On the other hand, there is significant potential for cooperation between Chinese and U.S. AI companies, particularly in areas such as security, governance, and international technology standards. As China’s large AI models rapidly advance, they are increasingly narrowing the gap with those led by U.S. companies. For example, Baidu’s recent release of Ernie 4.5 has demonstrated impressive multimodal understanding and language processing capabilities, while Tencent’s open-source Hunyuan 3D-2.0, launched on March 18, enables the transformation of text and images into 3D models, marking a notable advancement in AI-generated content (AIGC).
Moreover, the ongoing collaboration between Chinese and U.S. AI companies highlights the potential for technological synergy. Recently, Apple partnered with Alibaba to develop advanced AI features, while Ford is exploring the integration of AI models into automotive design, including models from OpenAI, Anthropic, and China’s DeepSeek. These AI models assist in automating tasks such as creating 3D models from sketches and conducting stress analyses on vehicle components, significantly reducing simulation and testing times.

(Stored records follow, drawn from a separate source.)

[config.mk]
export PLATFORM = sky130hd
export DESIGN_NAME = hsp_port
export DESIGN_NICKNAME = d
export VERILOG_FILES = /design/src/design/hsp_pkg.sv /design/src/design/hsp_port.sv /design/src/design/hsp_sync.sv
export SDC_FILE = /design/constraint.sdc
export NUM_CORES = 1
export LEC_CHECK = 0
export BUFFER_PORTS_ARGS = -buffer_cell sky130_fd_sc_hd__buf_2
export CORE_UTILIZATION = 50
export CTS_CLUSTER_DIAMETER = 200
export DETAILED_ROUTE_END_ITERATION = 8
export HOLD_SLACK_MARGIN = 0.08
export PLACE_DENSITY = 0.69
export SYNTH_ARGS = -nofsm -noshare
export SYNTH_HDL_FRONTEND = slang
export SYNTH_SLANG_ARGS = --single-unit
[constraint.sdc]
create_clock -name clk -period 12.4 [get_ports clk]
set_clock_uncertainty 0.05 [all_clocks]
set_input_delay 2.48 -clock clk [delete_from_list [all_inputs] [get_ports clk]]
set_output_delay 2.48 -clock clk [all_outputs]
set_load 0.005 [all_outputs]
[src/design/hsp_pkg.sv]
// Purpose: Shared types and constants of the host serial/parallel register port
// Assumes: 16-bit register map of 128 entries, read combinationally by address
// Notes: Pin groups travel as packed structs
// Summary of operation
// - Two static select pins choose serial or one of three parallel modes.
// - Serial mode: chip select frames, write strobe clocks, read strobe is data in.
// - Serial clock, asynchronous to system, is sampled by the 20 MHz system clock, so must run far below it.
// - Chip select high resets serial logic except address and receive data registers.
// - Serial input sampled on falling edges, output updated on rising edges.
// - One serial word transfer takes 24 serial clocks.
// - First frame bit selects direction: high read, low write.
// - Seven address bits MSB first, then sixteen data bits MSB first.
// - Eighth falling edge captures address bit 0 and fetches the register.
// - Ninth rising edge loads fetched word, shifted out MSB first, also on writes.
// - Twenty-fourth falling edge takes last bit and writes the map on writes.
// - Continued frames increment the address per word, wrapping 7Fh to 0.
// - Chip select rising before a word's 16th clock discards that word.
// - Parallel cycles act only with chip select low; modes 1/2 read on low strobe.
// - Modes 1 and 2 capture write data on write strobe rising edge.
// - Mode 2 latches the address when address latch enable falls.
// - Mode 3 write pin is direction; high with strobe low drives read data.
// - Mode 3 write is strobe pulse with direction low, captured on rising edge.
// - Mode 3 latches the address when address valid rises.
// - Parallel address write sets pointer, incremented after every later two-byte word.
package hsp_pkg;

    localparam int HSP_ADDR_W = 7;
    localparam int HSP_DATA_W = 16;
    localparam int HSP_BUS_W = 8;
    localparam int HSP_CNT_W = 4;
    localparam int HSP_CLK_HZ = 20_000_000;
    localparam int HSP_SCLK_MAX_HZ = 40_000_000;
    localparam int HSP_SCLK_OPT2_HZ = 25_000_000;
    localparam logic [HSP_CNT_W-1:0] HSP_HDR_BITS = 4'h8;
    localparam logic [HSP_CNT_W-1:0] HSP_ADDR_LAST = 4'h7;
    localparam logic [HSP_CNT_W-1:0] HSP_DATA_LAST = 4'hF;
    localparam logic [HSP_ADDR_W-1:0] HSP_ADDR_RST = 7'h00;
    localparam logic [HSP_DATA_W-1:0] HSP_DATA_RST = 16'h0000;
    localparam logic [HSP_BUS_W-1:0] HSP_BUS_RST = 8'h00;
    localparam logic [HSP_BUS_W-1:0] HSP_BUS_ALL = 8'hFF;
    localparam logic [HSP_BUS_W-1:0] HSP_BUS_BIT0 = 8'h01;

    typedef enum logic [1:0] {
        HSP_SERIAL = 2'b00,
        HSP_PAR1 = 2'b01,
        HSP_PAR2 = 2'b10,
        HSP_PAR3 = 2'b11
    } hsp_mode_t;

    typedef struct packed {
        logic cs_n;
        logic wr_n;
        logic rd_n;
        logic ale;
        logic sel_hi;
        logic sel_lo;
        logic [HSP_BUS_W-1:0] bus;
    } hsp_pins_t;

    localparam int HSP_PIN_W = $bits(hsp_pins_t);

    typedef struct packed {
        logic [HSP_ADDR_W-1:0] addr;
        logic [HSP_DATA_W-1:0] wdata;
        logic wr;
    } hsp_map_req_t;

endpackage
==> config.mk <==
export PLATFORM = sky130hd
export DESIGN_NAME = adcarb_device_flat
export DESIGN_NICKNAME = d
export VERILOG_FILES = /design/src/verilog/adcarb_pkg.sv /design/src/verilog/adcarb_if.sv /design/src/verilog/adcarb_device.sv /design/src/flat_wrapper.sv
export VERILOG_INCLUDE_DIRS = /design/src /design/src/verilog
export SDC_FILE = /design/constraint.sdc
export NUM_CORES = 1
export LEC_CHECK = 0
export ABC_AREA = 1
export BUFFER_PORTS_ARGS = -buffer_cell sky130_fd_sc_hd__buf_2
export CAP_MARGIN = 25
export CORE_AREA = 3 3 447 449
export DETAILED_ROUTE_END_ITERATION = 10
export DIE_AREA = 0 0 450 452
export SLEW_MARGIN = 20
export SYNTH_ARGS = -nofsm -noshare
export SYNTH_HDL_FRONTEND = slang
export SYNTH_SLANG_ARGS = --single-unit
export TNS_END_PERCENT = 50
==> constraint.sdc <==
create_clock -name i_clk -period 4.93 [get_ports i_clk]
set_clock_uncertainty 0.1 [all_clocks]
set_input_delay 0.986 -clock i_clk [delete_from_list [all_inputs] [get_ports i_clk]]
set_output_delay 0.986 -clock i_clk [all_outputs]
set_load 0.02 [all_outputs]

In conclusion, while the AI rivalry between China and the U.S. is often framed as a competition for global dominance, it is, in fact, a multi-dimensional and collaborative challenge. Both nations are driving forward technological innovation in AI, and rather than simply competing, they have numerous opportunities to collaborate. By focusing on shared goals in AI safety, governance, and innovation, the United States and China can not only advance their own technological agendas but also contribute to shaping a responsible and innovative global AI landscape.